ASSIGNED TASK: Print nothing except the lines of the listing below from the line with "export PLACE_DENSITY_LB_ADDON = 0.26" to the line with "- From job 179", each exactly as written, both ends included.

SUPPLIED RECORDS: Begin

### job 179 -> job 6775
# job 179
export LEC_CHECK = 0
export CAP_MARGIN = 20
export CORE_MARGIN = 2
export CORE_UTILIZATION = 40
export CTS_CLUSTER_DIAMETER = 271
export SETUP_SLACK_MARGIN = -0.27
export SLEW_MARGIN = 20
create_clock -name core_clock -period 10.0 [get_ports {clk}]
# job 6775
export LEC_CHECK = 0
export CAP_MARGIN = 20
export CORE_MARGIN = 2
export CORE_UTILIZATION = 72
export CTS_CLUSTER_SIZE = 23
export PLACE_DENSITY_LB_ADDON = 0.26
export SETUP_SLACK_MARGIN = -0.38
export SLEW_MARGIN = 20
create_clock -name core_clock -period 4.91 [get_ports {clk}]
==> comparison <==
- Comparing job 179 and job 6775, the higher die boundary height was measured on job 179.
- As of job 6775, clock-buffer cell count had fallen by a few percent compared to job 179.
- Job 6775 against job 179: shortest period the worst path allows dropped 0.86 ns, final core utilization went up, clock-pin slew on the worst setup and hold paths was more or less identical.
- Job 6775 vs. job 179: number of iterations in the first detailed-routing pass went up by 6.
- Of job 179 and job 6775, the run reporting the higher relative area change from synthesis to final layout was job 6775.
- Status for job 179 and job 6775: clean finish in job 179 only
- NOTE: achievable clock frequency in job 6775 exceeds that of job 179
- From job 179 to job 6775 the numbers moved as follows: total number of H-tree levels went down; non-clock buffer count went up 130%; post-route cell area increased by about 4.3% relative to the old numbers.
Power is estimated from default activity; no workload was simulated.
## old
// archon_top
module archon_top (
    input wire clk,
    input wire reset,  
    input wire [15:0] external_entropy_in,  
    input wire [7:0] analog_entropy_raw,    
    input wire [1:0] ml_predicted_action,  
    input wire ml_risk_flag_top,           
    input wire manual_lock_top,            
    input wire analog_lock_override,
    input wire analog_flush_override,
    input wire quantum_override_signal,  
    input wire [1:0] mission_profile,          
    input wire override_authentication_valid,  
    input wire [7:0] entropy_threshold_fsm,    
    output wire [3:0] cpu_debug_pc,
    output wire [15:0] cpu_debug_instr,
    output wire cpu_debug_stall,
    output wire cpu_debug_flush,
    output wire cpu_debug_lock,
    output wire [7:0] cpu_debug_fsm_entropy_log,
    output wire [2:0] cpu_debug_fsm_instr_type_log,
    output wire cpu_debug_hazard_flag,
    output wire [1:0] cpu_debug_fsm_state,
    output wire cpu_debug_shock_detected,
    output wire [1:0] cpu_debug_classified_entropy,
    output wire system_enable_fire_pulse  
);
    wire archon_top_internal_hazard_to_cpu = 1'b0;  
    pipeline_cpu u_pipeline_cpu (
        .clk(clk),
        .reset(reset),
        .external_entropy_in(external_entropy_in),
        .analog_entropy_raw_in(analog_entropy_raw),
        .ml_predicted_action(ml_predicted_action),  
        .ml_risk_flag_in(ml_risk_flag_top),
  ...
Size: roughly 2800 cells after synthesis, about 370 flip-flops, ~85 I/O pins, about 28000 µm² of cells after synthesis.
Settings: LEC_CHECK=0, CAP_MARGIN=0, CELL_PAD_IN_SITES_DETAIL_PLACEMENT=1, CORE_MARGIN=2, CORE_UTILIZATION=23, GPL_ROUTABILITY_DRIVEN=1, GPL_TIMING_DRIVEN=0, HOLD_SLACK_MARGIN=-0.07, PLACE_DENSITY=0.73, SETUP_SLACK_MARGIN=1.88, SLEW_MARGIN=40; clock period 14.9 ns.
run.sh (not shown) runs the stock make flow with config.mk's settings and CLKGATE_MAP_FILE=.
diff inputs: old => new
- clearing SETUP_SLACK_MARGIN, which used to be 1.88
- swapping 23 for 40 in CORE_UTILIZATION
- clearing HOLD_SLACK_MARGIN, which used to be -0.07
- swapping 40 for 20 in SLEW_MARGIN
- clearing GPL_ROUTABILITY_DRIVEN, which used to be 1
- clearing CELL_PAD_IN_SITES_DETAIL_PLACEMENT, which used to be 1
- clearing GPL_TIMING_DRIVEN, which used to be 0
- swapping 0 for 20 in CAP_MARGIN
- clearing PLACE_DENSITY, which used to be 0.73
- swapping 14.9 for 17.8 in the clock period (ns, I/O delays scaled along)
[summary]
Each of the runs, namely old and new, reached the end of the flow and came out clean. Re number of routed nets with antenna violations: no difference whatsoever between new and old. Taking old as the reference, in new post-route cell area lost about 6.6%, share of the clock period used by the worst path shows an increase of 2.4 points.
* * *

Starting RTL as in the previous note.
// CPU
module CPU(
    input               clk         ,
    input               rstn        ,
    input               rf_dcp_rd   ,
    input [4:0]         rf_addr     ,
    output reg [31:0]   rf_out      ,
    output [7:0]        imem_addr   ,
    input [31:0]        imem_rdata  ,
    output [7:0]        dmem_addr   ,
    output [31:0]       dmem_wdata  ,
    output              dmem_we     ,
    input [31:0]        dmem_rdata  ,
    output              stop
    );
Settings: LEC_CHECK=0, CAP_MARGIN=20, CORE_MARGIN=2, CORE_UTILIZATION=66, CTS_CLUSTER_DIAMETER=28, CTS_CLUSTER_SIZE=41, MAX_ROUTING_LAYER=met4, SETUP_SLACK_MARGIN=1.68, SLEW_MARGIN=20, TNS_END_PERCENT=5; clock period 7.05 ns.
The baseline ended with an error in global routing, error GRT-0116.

SUPPLIED RECORDS: End

SOLUTION:
export PLACE_DENSITY_LB_ADDON = 0.26
export SETUP_SLACK_MARGIN = -0.38
export SLEW_MARGIN = 20
create_clock -name core_clock -period 4.91 [get_ports {clk}]
==> comparison <==
- Comparing job 179 and job 6775, the higher die boundary height was measured on job 179.
- As of job 6775, clock-buffer cell count had fallen by a few percent compared to job 179.
- Job 6775 against job 179: shortest period the worst path allows dropped 0.86 ns, final core utilization went up, clock-pin slew on the worst setup and hold paths was more or less identical.
- Job 6775 vs. job 179: number of iterations in the first detailed-routing pass went up by 6.
- Of job 179 and job 6775, the run reporting the higher relative area change from synthesis to final layout was job 6775.
- Status for job 179 and job 6775: clean finish in job 179 only
- NOTE: achievable clock frequency in job 6775 exceeds that of job 179
- From job 179 to job 6775 the numbers moved as follows: total number of H-tree levels went down; non-clock buffer count went up 130%; post-route cell area increased by about 4.3% relative to the old numbers.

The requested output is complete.